Two years after Corona’s completed the first Fort Collins Occupancy Study, the City implemented the newly de-criminalized occupancy ordinance, with a plan to conduct a follow up study two years later to measure the outcomes of the ordinance and understand residents’ opinions of it. “Again, we needed a neutral 3rd party source of facts to ensure continued productive dialogue among all stakeholders,” said Ginny. Corona Insights was hired to follow up with an analysis that examined how the ordinance had changed the rental market and how renters and landlords navigated within the market.

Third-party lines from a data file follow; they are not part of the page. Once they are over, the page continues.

<file path="src/rtl/alu_sequencer.sv">
// ============================================================================
// Module   : alu_sequencer
// Brief    : Issues one request at a time to a 16-bit combinational ALU, owns
//            the Z/C flags, and runs a 16-iteration shift-add MUL on the adder.
// Revision : 1.0
// ============================================================================
`default_nettype none

module alu_sequencer #(
    parameter int         WIDTH  = 16,
    parameter logic [4:0] MUL_OP = 5'd31
) (
    input  logic             clk,
    input  logic             rst,
    input  logic             req_valid,
    output logic             req_ready,
    input  logic [4:0]       req_op,
    input  logic [WIDTH-1:0] req_a,
    input  logic [WIDTH-1:0] req_b,
    output logic             rsp_valid,
    input  logic             rsp_ready,
    output logic [WIDTH-1:0] rsp_result,
    output logic             rsp_skipped,
    output logic             rsp_illegal,
    output logic             flag_z,
    output logic             flag_c,
    input  logic             flags_we,
    input  logic [1:0]       flags_wdata,
    output logic [WIDTH-1:0] alu_a,
    output logic [WIDTH-1:0] alu_b,
    output logic [4:0]       alu_op,
    output logic             alu_enable,
    output logic             alu_zero_in,
    output logic             alu_carry_in,
    input  logic [WIDTH:0]   alu_out,
    input  logic             alu_zero,
    input  logic             alu_carry,
    input  logic             alu_cond
);

    localparam logic [4:0] c_LAST_ALU_OP = 5'd27;
    localparam logic [4:0] c_MUL_ITERS   = 5'd16;

    typedef enum logic [1:0] {
        S_IDLE = 2'd0,
        S_EXEC = 2'd1,
        S_MUL  = 2'd2,
        S_RESP = 2'd3
    } state_t;

    state_t           r_state;
    state_t           w_next;

    logic [4:0]       r_op;
    logic [WIDTH-1:0] r_a;
    logic [WIDTH-1:0] r_b;
    logic [WIDTH-1:0] r_result;
    logic             r_skipped;
    logic             r_illegal;
    logic             r_flag_z;
    logic             r_flag_c;

    logic [WIDTH-1:0] r_acc;
    logic [WIDTH-1:0] r_mcand;
    logic [WIDTH-1:0] r_mplier;
    logic [4:0]       r_cnt;
    logic             r_ovf;
    logic             r_mcand_lost;

    logic             w_is_alu_op;
    logic             w_is_mul_op;
    logic             w_mul_done;

    assign w_is_alu_op = (req_op <= c_LAST_ALU_OP);
    assign w_is_mul_op = (req_op == MUL_OP);
    assign w_mul_done  = (r_cnt == c_MUL_ITERS);

    assign req_ready    = (r_state == S_IDLE);
    assign rsp_valid    = (r_state == S_RESP);
    assign rsp_result   = r_result;
    assign rsp_skipped  = r_skipped;
    assign rsp_illegal  = r_illegal;
    assign flag_z       = r_flag_z;
    assign flag_c       = r_flag_c;
    assign alu_zero_in  = r_flag_z;
    assign alu_carry_in = r_flag_c;

    always_ff @(posedge clk) begin
        if (rst) begin
            r_state <= S_IDLE;
        end else begin
            r_state <= w_next;
        end
    end

    always_comb begin
        w_next     = r_state;
        alu_enable = 1'b0;
        alu_a      = '0;
        alu_b      = '0;
        alu_op     = 5'd0;
        case (r_state)
            S_IDLE: begin
                if (req_valid) begin
                    if (w_is_alu_op) begin
                        w_next = S_EXEC;
                    end else if (w_is_mul_op) begin
                        w_next = S_MUL;
                    end else begin
                        w_next = S_RESP;
                    end
                end
            end
            S_EXEC: begin
                alu_enable = 1'b1;
                alu_a      = r_a;
                alu_b      = r_b;
                alu_op     = r_op;
                w_next     = S_RESP;
            end
            S_MUL: begin
                // One extra cycle after the 16th add latches the final accumulator.
                if (w_mul_done) begin
                    w_next = S_RESP;
                end else begin
                    alu_enable = 1'b1;
                    alu_a      = r_acc;
                    alu_b      = r_mplier[0] ? r_mcand : '0;
                end
            end
            S_RESP: begin
                if (rsp_ready) begin
                    w_next = S_IDLE;
                end
            end
            default: w_next = S_IDLE;
        endcase
    end

    always_ff @(posedge clk) begin
        if (rst) begin
            r_op         <= 5'd0;
            r_a          <= '0;
            r_b          <= '0;
            r_result     <= '0;
            r_skipped    <= 1'b0;
            r_illegal    <= 1'b0;
            r_acc        <= '0;
            r_mcand      <= '0;
            r_mplier     <= '0;
            r_cnt        <= 5'd0;
            r_ovf        <= 1'b0;
            r_mcand_lost <= 1'b0;
        end else begin
            case (r_state)
                S_IDLE: begin
                    if (req_valid) begin
                        r_op         <= req_op;
                        r_a          <= req_a;
                        r_b          <= req_b;
                        r_result     <= '0;
                        r_skipped    <= 1'b0;
                        r_illegal    <= !(w_is_alu_op || w_is_mul_op);
                        r_acc        <= '0;
                        r_mcand      <= req_a;
                        r_mplier     <= req_b;
                        r_cnt        <= 5'd0;
                        r_ovf        <= 1'b0;
                        r_mcand_lost <= 1'b0;
                    end
                end
                S_EXEC: begin
                    if (alu_cond) begin
                        r_result <= alu_out[WIDTH-1:0];
                    end else begin
                        r_skipped <= 1'b1;
                    end
                end
                S_MUL: begin
                    if (w_mul_done) begin
                        r_result <= r_acc;
                    end else begin
                        // Overflow: adder carry, or adding a partial product whose
                        // upper bits were already shifted out of the multiplicand.
                        r_acc        <= alu_out[WIDTH-1:0];
                        r_ovf        <= r_ovf | alu_out[WIDTH] | (r_mplier[0] & r_mcand_lost);
                        r_mcand_lost <= r_mcand_lost | r_mcand[WIDTH-1];
                        r_mcand      <= r_mcand << 1;
                        r_mplier     <= r_mplier >> 1;
                        r_cnt        <= r_cnt + 5'd1;
                    end
                end
                default: ;
            endcase
        end
    end

    always_ff @(posedge clk) begin
        if (rst) begin
            r_flag_z <= 1'b0;
            r_flag_c <= 1'b0;
        end else if (flags_we) begin
            r_flag_c <= flags_wdata[1];
            r_flag_z <= flags_wdata[0];
        end else if ((r_state == S_EXEC) && alu_cond) begin
            r_flag_z <= alu_zero;
            r_flag_c <= alu_carry;
        end else if ((r_state == S_MUL) && w_mul_done) begin
            r_flag_z <= (r_acc == '0);
            r_flag_c <= r_ovf;
        end
    end

endmodule

`default_nettype wire

</file>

By 2016, various housing stakeholders, such as the Fort Collins Board of Realtors and the Associated Students of Colorado State University, began wondering how the occupancy ordinance was influencing the current rental situation. City leaders understood the complexity of the housing situation, and they wanted to make smart decisions informed by data and discussion. In 2018, the City hired Corona for a third time to holistically study the rental housing market. Corona executed a variety of research tasks and phases to better understand the complexity of this market. First, we compared rental market trends in Fort Collins to other similar cities in Colorado and beyond. Second, Corona analyzed existing demographic data to update the number of households violating the ordinance and to understand their household makeup. Third, we conducted a statistically valid survey of all Fort Collins residents to measure neighborhood quality and gauge sentiment of the occupancy ordinance. We also explored the newly developed short-term rental market to examine its influence on the long-term rental market. Lastly, we brought all of these elements together to tell the story of the Fort Collins rental market over time.

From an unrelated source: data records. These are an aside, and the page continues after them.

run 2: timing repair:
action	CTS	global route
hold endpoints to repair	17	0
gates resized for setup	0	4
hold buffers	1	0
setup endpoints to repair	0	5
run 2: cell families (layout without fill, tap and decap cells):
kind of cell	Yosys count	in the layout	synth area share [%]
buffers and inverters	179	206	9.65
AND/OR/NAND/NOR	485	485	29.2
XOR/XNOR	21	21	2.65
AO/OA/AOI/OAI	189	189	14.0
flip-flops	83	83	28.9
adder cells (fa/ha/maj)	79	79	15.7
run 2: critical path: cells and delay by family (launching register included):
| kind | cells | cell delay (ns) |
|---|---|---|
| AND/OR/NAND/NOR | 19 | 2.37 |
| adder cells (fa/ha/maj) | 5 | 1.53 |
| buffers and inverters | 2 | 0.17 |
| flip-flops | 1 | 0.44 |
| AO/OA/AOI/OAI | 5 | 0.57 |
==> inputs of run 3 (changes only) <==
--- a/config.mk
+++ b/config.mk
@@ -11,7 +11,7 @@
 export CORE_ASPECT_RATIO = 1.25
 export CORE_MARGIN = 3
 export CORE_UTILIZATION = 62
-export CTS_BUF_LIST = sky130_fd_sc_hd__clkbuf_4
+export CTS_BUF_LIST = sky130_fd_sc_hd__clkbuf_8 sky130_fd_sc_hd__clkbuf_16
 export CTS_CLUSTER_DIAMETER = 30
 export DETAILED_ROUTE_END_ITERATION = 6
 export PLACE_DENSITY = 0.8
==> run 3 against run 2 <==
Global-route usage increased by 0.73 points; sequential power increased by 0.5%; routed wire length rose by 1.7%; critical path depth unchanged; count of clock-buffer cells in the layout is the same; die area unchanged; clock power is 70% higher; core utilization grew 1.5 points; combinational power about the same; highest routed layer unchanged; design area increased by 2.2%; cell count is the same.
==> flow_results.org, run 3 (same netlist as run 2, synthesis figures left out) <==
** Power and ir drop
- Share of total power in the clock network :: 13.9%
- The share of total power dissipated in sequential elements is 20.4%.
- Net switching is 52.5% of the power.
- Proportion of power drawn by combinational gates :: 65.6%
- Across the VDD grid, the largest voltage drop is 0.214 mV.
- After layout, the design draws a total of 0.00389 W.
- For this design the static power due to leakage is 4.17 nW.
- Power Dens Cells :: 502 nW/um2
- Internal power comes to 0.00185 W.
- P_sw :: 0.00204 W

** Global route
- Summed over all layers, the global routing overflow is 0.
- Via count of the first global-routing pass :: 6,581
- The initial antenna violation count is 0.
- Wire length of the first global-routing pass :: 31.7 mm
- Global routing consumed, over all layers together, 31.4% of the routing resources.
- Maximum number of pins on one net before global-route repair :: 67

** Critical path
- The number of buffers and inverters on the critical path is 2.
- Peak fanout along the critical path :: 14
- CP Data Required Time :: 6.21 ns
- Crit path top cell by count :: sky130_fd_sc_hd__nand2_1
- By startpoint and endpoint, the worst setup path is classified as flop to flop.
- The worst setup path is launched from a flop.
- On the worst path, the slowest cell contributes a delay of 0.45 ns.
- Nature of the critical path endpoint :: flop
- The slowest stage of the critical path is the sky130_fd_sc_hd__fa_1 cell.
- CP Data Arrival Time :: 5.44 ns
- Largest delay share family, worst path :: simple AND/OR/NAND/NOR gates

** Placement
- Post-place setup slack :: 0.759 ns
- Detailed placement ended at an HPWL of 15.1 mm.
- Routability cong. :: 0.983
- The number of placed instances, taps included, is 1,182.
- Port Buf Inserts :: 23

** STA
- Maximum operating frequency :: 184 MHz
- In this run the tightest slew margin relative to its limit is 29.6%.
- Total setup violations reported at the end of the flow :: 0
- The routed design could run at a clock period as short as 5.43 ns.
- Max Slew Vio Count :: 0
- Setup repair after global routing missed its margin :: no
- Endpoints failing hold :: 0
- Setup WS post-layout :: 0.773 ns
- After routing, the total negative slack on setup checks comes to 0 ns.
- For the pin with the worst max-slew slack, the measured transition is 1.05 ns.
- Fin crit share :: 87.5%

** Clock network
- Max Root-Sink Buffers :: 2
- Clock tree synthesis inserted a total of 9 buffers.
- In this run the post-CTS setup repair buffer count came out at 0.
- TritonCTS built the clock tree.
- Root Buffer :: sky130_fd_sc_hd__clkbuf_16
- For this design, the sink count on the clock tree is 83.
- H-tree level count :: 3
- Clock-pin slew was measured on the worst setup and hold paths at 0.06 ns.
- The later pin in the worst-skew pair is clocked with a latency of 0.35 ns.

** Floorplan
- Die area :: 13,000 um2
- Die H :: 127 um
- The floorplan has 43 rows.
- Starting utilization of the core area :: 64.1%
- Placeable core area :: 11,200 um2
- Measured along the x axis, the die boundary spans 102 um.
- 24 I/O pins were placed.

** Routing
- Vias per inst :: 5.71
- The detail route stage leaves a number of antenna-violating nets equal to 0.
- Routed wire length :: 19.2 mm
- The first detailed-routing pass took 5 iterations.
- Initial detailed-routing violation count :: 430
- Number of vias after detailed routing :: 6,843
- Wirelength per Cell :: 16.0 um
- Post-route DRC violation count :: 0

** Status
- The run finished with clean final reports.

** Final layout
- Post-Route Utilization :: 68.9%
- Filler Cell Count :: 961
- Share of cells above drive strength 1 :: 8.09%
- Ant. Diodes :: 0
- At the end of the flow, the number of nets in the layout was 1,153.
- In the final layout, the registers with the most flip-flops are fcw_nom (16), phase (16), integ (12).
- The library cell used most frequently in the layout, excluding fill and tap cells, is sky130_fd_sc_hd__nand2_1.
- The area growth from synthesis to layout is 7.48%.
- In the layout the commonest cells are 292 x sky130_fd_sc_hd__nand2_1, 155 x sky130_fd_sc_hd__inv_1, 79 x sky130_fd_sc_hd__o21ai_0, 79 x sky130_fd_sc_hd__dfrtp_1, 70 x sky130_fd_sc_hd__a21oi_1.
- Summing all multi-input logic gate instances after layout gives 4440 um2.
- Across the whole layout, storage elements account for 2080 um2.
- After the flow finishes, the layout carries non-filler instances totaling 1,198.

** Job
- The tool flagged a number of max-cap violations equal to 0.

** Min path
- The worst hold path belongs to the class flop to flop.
File: src/rtl/serial_sub_pkg.sv
// Shared types for the bit-serial subtractor: FSM state encoding and its width.
package serial_sub_pkg;
  localparam int STATE_W = 2;

  typedef enum logic [STATE_W-1:0] {
    ST_IDLE  = 2'd0,
    ST_SHIFT = 2'd1,
    ST_DONE  = 2'd2
  } state_t;
endpackage

File: src/rtl/fs_cell.sv
// Combinational one-bit full subtractor: d = a - b - bin, bo = borrow out.
module fs_cell (
  input  logic a,
  input  logic b,
  input  logic bin,
  output logic d,
  output logic bo
);
  assign d  = a ^ b ^ bin;
  assign bo = (~a & b) | (~(a ^ b) & bin);
endmodule

File: src/rtl/serial_subtractor.sv
// Bit-serial A - B - Bin, LSB first, one fs_cell reused every cycle.
// Optional SERIAL_SUB_OVERFLOW_EN adds a registered signed-overflow flag (ovf).
module serial_subtractor
  import serial_sub_pkg::*;
#(
  parameter int WIDTH = 8
) (
  input  logic             clk,
  input  logic             rst_n,
  input  logic             start,
  input  logic [WIDTH-1:0] a,
  input  logic [WIDTH-1:0] b,
  input  logic             bin,
  output logic             ready,
  output logic             busy,
  output logic             done,
  output logic [WIDTH-1:0] diff,
  output logic             bout
`ifdef SERIAL_SUB_OVERFLOW_EN
  ,
  output logic             ovf
`endif
);
  localparam int CNT_W = $clog2(WIDTH + 1);

  state_t           state;
  logic [WIDTH-1:0] a_sr, b_sr, res_sr;
  logic             br;
  logic [CNT_W-1:0] cnt;
  logic             d, bo, last;

  fs_cell u_cell (
    .a  (a_sr[0]),
    .b  (b_sr[0]),
    .bin(br),
    .d  (d),
    .bo (bo)
  );

  assign last = (cnt == CNT_W'(WIDTH - 1));

  always_ff @(posedge clk or negedge rst_n) begin
    if (!rst_n) begin
      state  <= ST_IDLE;
      a_sr   <= '0;
      b_sr   <= '0;
      res_sr <= '0;
      br     <= 1'b0;
      cnt    <= '0;
      ready  <= 1'b1;
      busy   <= 1'b0;
      done   <= 1'b0;
      diff   <= '0;
      bout   <= 1'b0;
`ifdef SERIAL_SUB_OVERFLOW_EN
      ovf    <= 1'b0;
`endif
    end else begin
      case (state)
        ST_IDLE: begin
          if (start) begin
            a_sr  <= a;
            b_sr  <= b;
            br    <= bin;
            cnt   <= '0;
            ready <= 1'b0;
            busy  <= 1'b1;
            state <= ST_SHIFT;
          end
        end
        ST_SHIFT: begin
          a_sr   <= a_sr >> 1;
          b_sr   <= b_sr >> 1;
          res_sr <= {d, res_sr[WIDTH-1:1]};
          br     <= bo;
          cnt    <= cnt + 1'b1;
          if (last) begin
            diff  <= {d, res_sr[WIDTH-1:1]};
            bout  <= bo;
`ifdef SERIAL_SUB_OVERFLOW_EN
            // On the last bit a_sr[0]/b_sr[0] are the operand MSBs and d is the result MSB
            ovf   <= (a_sr[0] ^ b_sr[0]) & (d ^ a_sr[0]);
`endif
            busy  <= 1'b0;
            done  <= 1'b1;
            state <= ST_DONE;
          end
        end
        ST_DONE: begin
          done  <= 1'b0;
          ready <= 1'b1;
          state <= ST_IDLE;
        end
        default: begin
          ready <= 1'b1;
          busy  <= 1'b0;
          done  <= 1'b0;
          state <= ST_IDLE;
        end
      endcase
    end
  end
endmodule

Ginny found that Corona’s research report clearly communicated a compelling story of how the rental market has been shaped based on numerous forces over the past decade. She wasn’t surprised by many of our findings, but there were some aha moments: seeing how the stock of rental housing had not kept up with population growth, how the short-term rental market had a small but not negligible effect on the broader rental market, how the profile of ordinance violator households had changed to include more families and fewer students, and how residents’ opinions of the ordinance remain mixed. “The report made a compelling case that Fort Collins is facing a housing stock shortage, which is likely a much bigger problem than the occupancy ordinance,” said Ginny, who added “We were also surprised to see how the profile of occupancy violating households had broadened to include more families and older adults.” This was a key point of discussion among City leaders during their discussion of the research report.
Ginny is hopeful that City Council will be able to move forward with some tweaks to the occupancy ordinance, such as possibly letting older homeowners rent rooms to more than one unrelated person. Ginny said “This change would allow an older adult who might be short on income to make a bit more money. Plus, it would better utilize our housing stock, so the benefits of that change would be wide-reaching.” Finding these broad solutions to complex problems is what Ginny’s been doing in Fort Collins for almost two decades, and Corona is proud to have played a part in supporting her work.